Post by r00lish67 on Feb 29, 2020 16:39:38 GMT
My parents were not well off - my Dad was a teacher and my Mum part time teacher and then Oxfam volunteer. We never had anything new, always charity shop and whatever was being sold off at the supermarket. At a point in the 1970s my parents bought a fairly large house in Surrey on a big mortgage, and all the spare money went on paying that.
When my parents were old, they sold the house which they then owned outright. Bought for 76k, sold 800k. I asked my Dad what he thought about that. "It has made a mockery of my working life. I used to walk to save the bus fare" he said. Now I am inheriting this money, and I don't know how to spend it. I own practically nothing that was bought new, all from charity shops and Ebay. I like mending things. My car was 4k with heavy front end crash damage which I repaired. I could buy a flash car and big house but I'd feel like a tit, wouldn't suit my punk rock image at all. I don't have any children, so it's all going to charity causes and to buy land to return to nature. P2p is just a light hearted gamble to increase the pot.

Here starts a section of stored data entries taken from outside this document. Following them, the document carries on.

**config.mk**
```make
export PLATFORM = sky130hd
export DESIGN_NAME = clock_mode_controller
export DESIGN_NICKNAME = d
export VERILOG_FILES = /design/src/rtl/clock_mode_controller.sv
export SDC_FILE = /design/constraint.sdc
export NUM_CORES = 1
export LEC_CHECK = 0
export CORE_UTILIZATION = 30
export CTS_CLUSTER_SIZE = 28
export DETAILED_ROUTE_END_ITERATION = 8
export HOLD_SLACK_MARGIN = 0.1
export MAX_ROUTING_LAYER = met4
export RECOVER_POWER = 25
export SYNTH_ARGS = -nofsm -noshare
export SYNTH_HDL_FRONTEND = slang
export SYNTH_SLANG_ARGS = --single-unit
```
**constraint.sdc**
```tcl
create_clock -name clk -period 3.3 [get_ports clk]
set_clock_uncertainty 0.1 [all_clocks]
set_input_delay 0.33 -clock clk [delete_from_list [all_inputs] [get_ports clk]]
set_output_delay 0.33 -clock clk [all_outputs]
set_load 0.1 [all_outputs]
```
**src/rtl/clock_mode_controller.sv**
```systemverilog
// -----------------------------------------------------------------------------
// clock_mode_controller
//
// Purpose:
//   Switches the digital-clock time counter between normal RUN and the two
//   manual time-setting modes. The three front-panel buttons are synchronized
//   and debounced here. The block gates the one-second tick, issues
//   single-cycle hour/minute increment strobes, and drives the blink masks
//   for the field being edited.
//
// Ports:
//   clk                 in   system clock
//   reset               in   asynchronous, active-high reset
//   one_second_pulse    in   single-cycle tick from the clock divider
//   mode_button         in   raw mode button (asynchronous)
//   set_hours_button    in   raw set-hours button (asynchronous)
//   set_minutes_button  in   raw set-minutes button (asynchronous)
//   tick_out            out  gated one-second tick (RUN only, 1-cycle latency)
//   inc_hours           out  single-cycle hour increment strobe
//   inc_minutes         out  single-cycle minute increment strobe
//   clear_seconds       out  single-cycle strobe on every entry into RUN
//   blank_hours         out  blanks hours digits while editing hours
//   blank_minutes       out  blanks minutes digits while editing minutes
//   mode                out  0 RUN, 1 SET_HOURS, 2 SET_MINUTES
//
// Optional feature:
//   CLOCK_MODE_AUTO_REPEAT_EN - when defined, holding the active field's set
//   button produces extra strobes. The first extra strobe comes after
//   REPEAT_DELAY cycles, and further strobes follow every REPEAT_PERIOD cycles.
// -----------------------------------------------------------------------------
module clock_mode_controller #(
    parameter int DEBOUNCE_CYCLES = 1000000,
    parameter int BLINK_CYCLES    = 25000000,
    parameter int TIMEOUT_SEC     = 30,
    parameter int REPEAT_DELAY    = 50000000,
    parameter int REPEAT_PERIOD   = 10000000
) (
    input  logic       clk,
    input  logic       reset,
    input  logic       one_second_pulse,
    input  logic       mode_button,
    input  logic       set_hours_button,
    input  logic       set_minutes_button,
    output logic       tick_out,
    output logic       inc_hours,
    output logic       inc_minutes,
    output logic       clear_seconds,
    output logic       blank_hours,
    output logic       blank_minutes,
    output logic [1:0] mode
);

    localparam int DBW = (DEBOUNCE_CYCLES > 1) ? $clog2(DEBOUNCE_CYCLES) : 1;
    localparam int BLW = (BLINK_CYCLES > 1) ? $clog2(BLINK_CYCLES) : 1;
    localparam int TOW = (TIMEOUT_SEC > 1) ? $clog2(TIMEOUT_SEC) : 1;

    localparam logic [DBW-1:0] DB_LAST = DBW'(DEBOUNCE_CYCLES - 1);
    localparam logic [BLW-1:0] BL_LAST = BLW'(BLINK_CYCLES - 1);
    localparam logic [TOW-1:0] TO_LAST = TOW'(TIMEOUT_SEC - 1);

    localparam int BTN_MODE = 0;
    localparam int BTN_HRS  = 1;
    localparam int BTN_MIN  = 2;

    typedef enum logic [1:0] {
        ST_RUN         = 2'd0,
        ST_SET_HOURS   = 2'd1,
        ST_SET_MINUTES = 2'd2
    } state_e;

    state_e           mode_q, state_d;
    logic [TOW-1:0]   tout_q, tout_d;
    logic [BLW-1:0]   blink_cnt_q, blink_cnt_d;
    logic             phase_q, phase_d;
    logic             tick_q, inc_hours_q, inc_minutes_q, clear_seconds_q;
    logic             blank_hours_q, blank_minutes_q;
    logic             inc_hours_d, inc_minutes_d, clear_seconds_d;

    logic [2:0]       raw_s;
    logic [2:0]       sync1_q, sync2_q, deb_q, deb_prev_q;
    logic [DBW-1:0]   deb_cnt_q [3];
    logic [2:0]       press_s;
    logic             field_press_s;
    logic             strobe_s;
    logic             rep_fire_s;

    assign raw_s   = {set_minutes_button, set_hours_button, mode_button};
    assign press_s = deb_q & ~deb_prev_q;

    // Two-flop synchronizers and per-button debounce. The counter only runs
    // while the synchronized level disagrees with the accepted level.
    always_ff @(posedge clk or posedge reset) begin
        if (reset) begin
            sync1_q    <= 3'b000;
            sync2_q    <= 3'b000;
            deb_q      <= 3'b000;
            deb_prev_q <= 3'b000;
            for (int i = 0; i < 3; i++) begin
                deb_cnt_q[i] <= {DBW{1'b0}};
            end
        end else begin
            sync1_q    <= raw_s;
            sync2_q    <= sync1_q;
            deb_prev_q <= deb_q;
            for (int i = 0; i < 3; i++) begin
                if (sync2_q[i] == deb_q[i]) begin
                    deb_cnt_q[i] <= {DBW{1'b0}};
                end else if (deb_cnt_q[i] == DB_LAST) begin
                    deb_q[i]     <= sync2_q[i];
                    deb_cnt_q[i] <= {DBW{1'b0}};
                end else begin
                    deb_cnt_q[i] <= deb_cnt_q[i] + DBW'(1);
                end
            end
        end
    end

    // Select the set button that belongs to the field currently being edited.
    always_comb begin
        field_press_s = 1'b0;
        case (mode_q)
            ST_SET_HOURS:   field_press_s = press_s[BTN_HRS];
            ST_SET_MINUTES: field_press_s = press_s[BTN_MIN];
            default:        field_press_s = 1'b0;
        endcase
    end

`ifdef CLOCK_MODE_AUTO_REPEAT_EN
    localparam int RPMAX = (REPEAT_DELAY > REPEAT_PERIOD) ? REPEAT_DELAY : REPEAT_PERIOD;
    localparam int RPW   = (RPMAX > 1) ? $clog2(RPMAX) : 1;
    localparam logic [RPW-1:0] RD_LAST = RPW'(REPEAT_DELAY - 1);
    localparam logic [RPW-1:0] RP_LAST = RPW'(REPEAT_PERIOD - 1);

    logic [RPW-1:0] rep_cnt_q, rep_cnt_d;
    logic           rep_armed_q, rep_armed_d;
    logic           rep_run_s;

    assign rep_run_s = ((mode_q == ST_SET_HOURS) & deb_q[BTN_HRS]) |
                       ((mode_q == ST_SET_MINUTES) & deb_q[BTN_MIN]);

    // Auto-repeat timing. The first extra strobe waits the long delay, and
    // later strobes use the shorter period. A fresh press, a mode press, a
    // release or a state change restarts the sequence.
    always_comb begin
        rep_cnt_d   = rep_cnt_q;
        rep_armed_d = rep_armed_q;
        rep_fire_s  = 1'b0;
        if (!rep_run_s || field_press_s || press_s[BTN_MODE]) begin
            rep_cnt_d   = {RPW{1'b0}};
            rep_armed_d = 1'b0;
        end else if (!rep_armed_q && (rep_cnt_q == RD_LAST)) begin
            rep_fire_s  = 1'b1;
            rep_cnt_d   = {RPW{1'b0}};
            rep_armed_d = 1'b1;
        end else if (rep_armed_q && (rep_cnt_q == RP_LAST)) begin
            rep_fire_s  = 1'b1;
            rep_cnt_d   = {RPW{1'b0}};
        end else begin
            rep_cnt_d   = rep_cnt_q + RPW'(1);
        end
    end

    // Auto-repeat state registers.
    always_ff @(posedge clk or posedge reset) begin
        if (reset) begin
            rep_cnt_q   <= {RPW{1'b0}};
            rep_armed_q <= 1'b0;
        end else begin
            rep_cnt_q   <= rep_cnt_d;
            rep_armed_q <= rep_armed_d;
        end
    end
`else
    assign rep_fire_s = 1'b0;
`endif

    // A mode press always wins over an increment in the same cycle.
    assign strobe_s = (field_press_s | rep_fire_s) & ~press_s[BTN_MODE] & (mode_q != ST_RUN);

    // Mode sequencing, inactivity timeout and strobe generation.
    always_comb begin
        state_d         = mode_q;
        tout_d          = tout_q;
        clear_seconds_d = 1'b0;
        inc_hours_d     = 1'b0;
        inc_minutes_d   = 1'b0;
        case (mode_q)
            ST_RUN: begin
                tout_d = {TOW{1'b0}};
                if (press_s[BTN_MODE]) begin
                    state_d = ST_SET_HOURS;
                end else begin
                    state_d = ST_RUN;
                end
            end
            ST_SET_HOURS, ST_SET_MINUTES: begin
                if (press_s[BTN_MODE]) begin
                    state_d         = (mode_q == ST_SET_HOURS) ? ST_SET_MINUTES : ST_RUN;
                    clear_seconds_d = (mode_q == ST_SET_MINUTES);
                    tout_d          = {TOW{1'b0}};
                end else if (strobe_s) begin
                    // An accepted press beats a coinciding timeout.
                    tout_d        = {TOW{1'b0}};
                    inc_hours_d   = (mode_q == ST_SET_HOURS);
                    inc_minutes_d = (mode_q == ST_SET_MINUTES);
                end else if (one_second_pulse) begin
                    if (tout_q == TO_LAST) begin
                        state_d         = ST_RUN;
                        clear_seconds_d = 1'b1;
                        tout_d          = {TOW{1'b0}};
                    end else begin
                        tout_d = tout_q + TOW'(1);
                    end
                end else begin
                    tout_d = tout_q;
                end
            end
            default: begin
                state_d = ST_RUN;
                tout_d  = {TOW{1'b0}};
            end
        endcase
    end

    // Blink phase. It restarts visible on state entry and after each strobe.
    always_comb begin
        blink_cnt_d = blink_cnt_q;
        phase_d     = phase_q;
        if ((state_d == ST_RUN) || (state_d != mode_q) || inc_hours_d || inc_minutes_d) begin
            blink_cnt_d = {BLW{1'b0}};
            phase_d     = 1'b0;
        end else if (blink_cnt_q == BL_LAST) begin
            blink_cnt_d = {BLW{1'b0}};
            phase_d     = ~phase_q;
        end else begin
            blink_cnt_d = blink_cnt_q + BLW'(1);
        end
    end

    // State, counters and all registered outputs.
    always_ff @(posedge clk or posedge reset) begin
        if (reset) begin
            mode_q          <= ST_RUN;
            tout_q          <= {TOW{1'b0}};
            blink_cnt_q     <= {BLW{1'b0}};
            phase_q         <= 1'b0;
            tick_q          <= 1'b0;
            inc_hours_q     <= 1'b0;
            inc_minutes_q   <= 1'b0;
            clear_seconds_q <= 1'b0;
            blank_hours_q   <= 1'b0;
            blank_minutes_q <= 1'b0;
        end else begin
            mode_q          <= state_d;
            tout_q          <= tout_d;
            blink_cnt_q     <= blink_cnt_d;
            phase_q         <= phase_d;
            tick_q          <= (mode_q == ST_RUN) & one_second_pulse;
            inc_hours_q     <= inc_hours_d;
            inc_minutes_q   <= inc_minutes_d;
            clear_seconds_q <= clear_seconds_d;
            blank_hours_q   <= (state_d == ST_SET_HOURS) & phase_d;
            blank_minutes_q <= (state_d == ST_SET_MINUTES) & phase_d;
        end
    end

    assign tick_out      = tick_q;
    assign inc_hours     = inc_hours_q;
    assign inc_minutes   = inc_minutes_q;
    assign clear_seconds = clear_seconds_q;
    assign blank_hours   = blank_hours_q;
    assign blank_minutes = blank_minutes_q;
    assign mode          = mode_q;

endmodule
```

No disrespect to you/your parents though, it's just the symptom of a really crappy situation for the UK in this regard at the moment though. Now to buy a house in the SE requires either family fortunes or 2 people in really good jobs working flat out for the privilege of a gargantuan mortgage against a shoebox.
Thankfully having the little sprites was/is the last thing I'm interested in doing, but I do feel sorry for people in their 20's now who would ideally like to have room to have a couple of kids and can't even realistically buy a little flat sometimes.

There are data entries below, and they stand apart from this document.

## config.mk

```make
export PLATFORM = sky130hd
export DESIGN_NAME = fetch_ctrl
export DESIGN_NICKNAME = d
export VERILOG_FILES = /design/src/rtl/fetch_ctrl_pkg.sv /design/src/rtl/fetch_ctrl_sync_2ff.sv /design/src/rtl/fetch_ctrl.sv
export SDC_FILE = /design/constraint.sdc
export NUM_CORES = 1
export LEC_CHECK = 0
export ABC_CLOCK_PERIOD_IN_PS = 2600
export CAP_MARGIN = 20
export CORE_UTILIZATION = 30
export DETAILED_ROUTE_END_ITERATION = 12
export DONT_BUFFER_PORTS = 1
export GPL_ROUTABILITY_DRIVEN = 0
export SETUP_SLACK_MARGIN = 0.2
export SYNTH_ARGS = -nofsm -noshare
export SYNTH_HDL_FRONTEND = slang
export SYNTH_SLANG_ARGS = --single-unit
```

## constraint.sdc

```tcl
create_clock -name clk_i -period 2.6 [get_ports clk_i]
set_clock_uncertainty 0.05 [all_clocks]
set_input_delay 0.52 -clock clk_i [delete_from_list [all_inputs] [get_ports clk_i]]
set_output_delay 0.52 -clock clk_i [all_outputs]
set_load 0.05 [all_outputs]
```

## src/rtl/fetch_ctrl_pkg.sv

```systemverilog
// Shared encodings for the fetch sequencing controller.
package fetch_ctrl_pkg;

  // Fetch PC mux select codes
  localparam logic [1:0] PCSEL_RESET = 2'b00;
  localparam logic [1:0] PCSEL_IRQ   = 2'b01;
  localparam logic [1:0] PCSEL_SEQ   = 2'b10;
  localparam logic [1:0] PCSEL_REDIR = 2'b11;

  typedef enum logic [1:0] {
    ST_BOOT = 2'd0,
    ST_RUN  = 2'd1,
    ST_ISR  = 2'd2
  } state_e;

endpackage

```

## src/rtl/fetch_ctrl_sync_2ff.sv

```systemverilog
// Single-bit two-flop synchronizer with asynchronous active-high reset.
module sync_2ff (
  input  logic clk_i,
  input  logic rst_i,
  input  logic d_i,
  output logic q_o
);

  logic meta_q;
  logic sync_q;

  // Two-stage capture of the asynchronous input
  always_ff @(posedge clk_i or posedge rst_i) begin
    if (rst_i) begin
      meta_q <= 1'b0;
      sync_q <= 1'b0;
    end else begin
      meta_q <= d_i;
      sync_q <= meta_q;
    end
  end

  assign q_o = sync_q;

endmodule

```

## src/rtl/fetch_ctrl.sv

```systemverilog
// Fetch sequencing controller: arbitrates boot, interrupt entry, interrupt
// return and branch redirects, and parks redirects that arrive while fetch
// is frozen so they are applied on the first unfrozen cycle.
//
// state | meaning
// BOOT  | first cycle after reset, fetch from reset vector
// RUN   | normal fetch, interrupts may be taken
// ISR   | inside interrupt handler, irq masked, eret honoured
module fetch_ctrl
  import fetch_ctrl_pkg::*;
#(
  parameter int WIDTH = 32
) (
  input  logic             clk_i,
  input  logic             reset_i,
  input  logic             pipe_stall_i,
  input  logic             imem_ready_i,
  input  logic             branch_taken_i,
  input  logic [WIDTH-1:0] branch_target_i,
  input  logic [WIDTH-1:0] pc_plus_4_i,
  input  logic             irq_i,
  input  logic             eret_i,
  output logic [1:0]       pc_sel_o,
  output logic [WIDTH-1:0] redirect_pc_o,
  output logic             fetch_stall_o,
  output logic             flush_o,
  output logic             irq_ack_o,
  output logic [WIDTH-1:0] epc_o,
  output logic             in_isr_o
);

  state_e           state_q, state_d;
  logic             br_pend_q, br_pend_d;
  logic [WIDTH-1:0] br_tgt_q, br_tgt_d;
  logic             eret_pend_q, eret_pend_d;
  logic [WIDTH-1:0] epc_q, epc_d;

  logic irq_s;
  logic hold;
  logic active;
  logic take_hold;
  logic take_eret;
  logic take_irq;
  logic take_redir;

  sync_2ff u_irq_sync (
    .clk_i (clk_i),
    .rst_i (reset_i),
    .d_i   (irq_i),
    .q_o   (irq_s)
  );

  // Priority decode shared by next-state and output logic; BOOT overrides all.
  assign hold       = pipe_stall_i | ~imem_ready_i;
  assign active     = (state_q != ST_BOOT);
  assign take_hold  = active & hold;
  assign take_eret  = (state_q == ST_ISR) & ~hold & (eret_i | eret_pend_q);
  assign take_irq   = (state_q == ST_RUN) & ~hold & irq_s;
  assign take_redir = active & ~hold & ~take_eret & ~take_irq
                    & (branch_taken_i | br_pend_q);

  // State and pending-request registers
  always_ff @(posedge clk_i or posedge reset_i) begin
    if (reset_i) begin
      state_q     <= ST_BOOT;
      br_pend_q   <= 1'b0;
      br_tgt_q    <= '0;
      eret_pend_q <= 1'b0;
      epc_q       <= '0;
    end else begin
      state_q     <= state_d;
      br_pend_q   <= br_pend_d;
      br_tgt_q    <= br_tgt_d;
      eret_pend_q <= eret_pend_d;
      epc_q       <= epc_d;
    end
  end

  // Next state and pending-request updates
  always_comb begin
    state_d     = state_q;
    br_pend_d   = br_pend_q;
    br_tgt_d    = br_tgt_q;
    eret_pend_d = eret_pend_q;
    epc_d       = epc_q;
    if (!active) begin
      state_d = ST_RUN;
    end else if (take_hold) begin
      // Newest redirect wins over any older parked one
      if (branch_taken_i) begin
        br_pend_d = 1'b1;
        br_tgt_d  = branch_target_i;
      end
      if ((state_q == ST_ISR) && eret_i) begin
        eret_pend_d = 1'b1;
      end
    end else if (take_eret) begin
      // A branch arriving with the return belongs to the handler and is dropped
      eret_pend_d = 1'b0;
      br_pend_d   = 1'b0;
      state_d     = ST_RUN;
    end else if (take_irq) begin
      // Resume where control flow was about to go, including any redirect
      if (branch_taken_i) begin
        epc_d = branch_target_i;
      end else if (br_pend_q) begin
        epc_d = br_tgt_q;
      end else begin
        epc_d = pc_plus_4_i;
      end
      br_pend_d = 1'b0;
      state_d   = ST_ISR;
    end else if (take_redir) begin
      br_pend_d = 1'b0;
    end
  end

  // Fetch control outputs
  always_comb begin
    pc_sel_o      = PCSEL_SEQ;
    fetch_stall_o = 1'b0;
    flush_o       = 1'b0;
    irq_ack_o     = 1'b0;
    redirect_pc_o = br_tgt_q;
    if (!active) begin
      pc_sel_o = PCSEL_RESET;
    end else if (take_hold) begin
      fetch_stall_o = 1'b1;
    end else if (take_eret) begin
      pc_sel_o      = PCSEL_REDIR;
      redirect_pc_o = epc_q;
      flush_o       = 1'b1;
    end else if (take_irq) begin
      pc_sel_o  = PCSEL_IRQ;
      flush_o   = 1'b1;
      irq_ack_o = 1'b1;
    end else if (take_redir) begin
      pc_sel_o      = PCSEL_REDIR;
      redirect_pc_o = branch_taken_i ? branch_target_i : br_tgt_q;
      flush_o       = 1'b1;
    end
  end

  assign epc_o    = epc_q;
  assign in_isr_o = (state_q == ST_ISR);

endmodule

```

==> results of run 1 <==
[cell families after synthesis]
group                  after synthesis
buffers and inverters               38
AND/OR/NAND/NOR                    170
AO/OA/AOI/OAI                      106
flip-flops                          70
multiplexers                        64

edit: my personal tale of parental financial fortune is my Dad, who retired at 53 with a public sector index-linked final salary pension of I think something like 70% of his highest salary.

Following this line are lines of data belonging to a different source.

File: src/rtl/i2s_tx.sv
// I2S transmitter: divides clk down to sck and serialises {left,right} stereo words, with hold/shift double buffering.
// Optional macro I2S_TX_UNDERRUN_CNT_EN adds a saturating 16-bit underrun counter output.
module i2s_tx #(
  parameter int unsigned SCK_DIV  = 4,
  parameter int unsigned SAMPLE_W = 16
) (
  input  logic                    clk,
  input  logic                    rst,
  input  logic                    tx_en,
  input  logic [2*SAMPLE_W-1:0]   sample_in,
  input  logic                    sample_valid,
  output logic                    sample_ready,
  output logic                    sck,
  output logic                    ws,
  output logic                    sd,
  output logic                    underrun,
  output logic                    busy
`ifdef I2S_TX_UNDERRUN_CNT_EN
  ,
  output logic [15:0]             underrun_cnt
`endif
);

  localparam int unsigned FRAME_W = 2 * SAMPLE_W;
  localparam int unsigned DIV_W   = (SCK_DIV > 2) ? $clog2(SCK_DIV) : 1;
  localparam int unsigned BIT_W   = $clog2(FRAME_W);

  typedef enum logic [1:0] {
    IDLE  = 2'd0,
    RUN   = 2'd1,
    DRAIN = 2'd2
  } state_t;

  state_t             state, state_n;
  logic [DIV_W-1:0]   div_cnt, div_n_c;
  logic [BIT_W-1:0]   bit_cnt, bit_n_c;
  logic [FRAME_W-1:0] hold, shift, load_word_c;
  logic               tick_c, accept_c, hold_full_c, last_bit_c, load_c, underrun_c;

  // tick is the edge on which sck falls (divider wrap)
  assign tick_c      = (div_cnt == DIV_W'(SCK_DIV - 1));
  assign div_n_c     = tick_c ? '0 : div_cnt + DIV_W'(1);
  assign hold_full_c = ~sample_ready;
  assign accept_c    = sample_valid & sample_ready;
  assign last_bit_c  = (bit_cnt == BIT_W'(FRAME_W - 1));
  assign bit_n_c     = last_bit_c ? '0 : bit_cnt + BIT_W'(1);
  // hold wins; otherwise a same-cycle accept bypasses the hold register; otherwise mute
  assign load_word_c = hold_full_c ? hold : (accept_c ? sample_in : '0);

  always_ff @(posedge clk or posedge rst) begin
    if (rst) state <= IDLE;
    else     state <= state_n;
  end

  // next state, frame load and underrun decision; all only on a tick
  always_comb begin
    state_n    = state;
    load_c     = 1'b0;
    underrun_c = 1'b0;
    if (tick_c) begin
      case (state)
        IDLE: begin
          if (tx_en && (hold_full_c || accept_c)) begin
            state_n = RUN;
            load_c  = 1'b1;
          end
        end
        RUN: begin
          if (last_bit_c) begin
            if (tx_en) begin
              load_c     = 1'b1;
              underrun_c = ~hold_full_c & ~accept_c;
            end else begin
              state_n = DRAIN;
            end
          end
        end
        DRAIN:   state_n = IDLE;
        default: state_n = IDLE;
      endcase
    end
  end

  always_ff @(posedge clk or posedge rst) begin
    if (rst) begin
      div_cnt      <= '0;
      sck          <= 1'b0;
      bit_cnt      <= '0;
      hold         <= '0;
      shift        <= '0;
      sample_ready <= 1'b1;
      ws           <= 1'b0;
      sd           <= 1'b0;
      underrun     <= 1'b0;
      busy         <= 1'b0;
    end else begin
      div_cnt  <= div_n_c;
      sck      <= (div_n_c >= DIV_W'(SCK_DIV / 2));
      busy     <= (state_n != IDLE);
      underrun <= underrun_c;

      if (accept_c && !load_c) begin
        hold         <= sample_in;
        sample_ready <= 1'b0;
      end else if (load_c && hold_full_c) begin
        sample_ready <= 1'b1;
      end

      // sd lags shift by one bit, giving the I2S one-sck delay after ws
      if (tick_c) begin
        if (state == RUN) begin
          sd      <= shift[FRAME_W-1];
          bit_cnt <= bit_n_c;
          ws      <= (bit_n_c >= BIT_W'(SAMPLE_W));
          shift   <= load_c ? load_word_c : (shift << 1);
        end else begin
          sd      <= 1'b0;
          bit_cnt <= '0;
          ws      <= 1'b0;
          shift   <= load_c ? load_word_c : '0;
        end
      end
    end
  end

`ifdef I2S_TX_UNDERRUN_CNT_EN
  always_ff @(posedge clk or posedge rst) begin
    if (rst)                                     underrun_cnt <= '0;
    else if (underrun_c && underrun_cnt != 16'hFFFF) underrun_cnt <= underrun_cnt + 16'd1;
  end
`endif

endmodule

I think he was in the last couple of years of such a generous scheme.
I don't know exactly how much it is, but capitalised into the lump sum my generation would need to amass to convert into a similar index-linked annuity with spouse benefits in event of death, it would be probably comfortably towards £2m. And that's all automatically gifted at a pretty early retirement, with no conscious effort on his part of saving/investing for it.
Again, not his problem, blame the game not the player - but what people in their 20's/30's are meant to do, god knows.
Sorry, gone a bit Guardian here. I don't count myself in the 'hard done by' lot btw, I've just kind of sidestepped the whole show by becoming an international gypsy.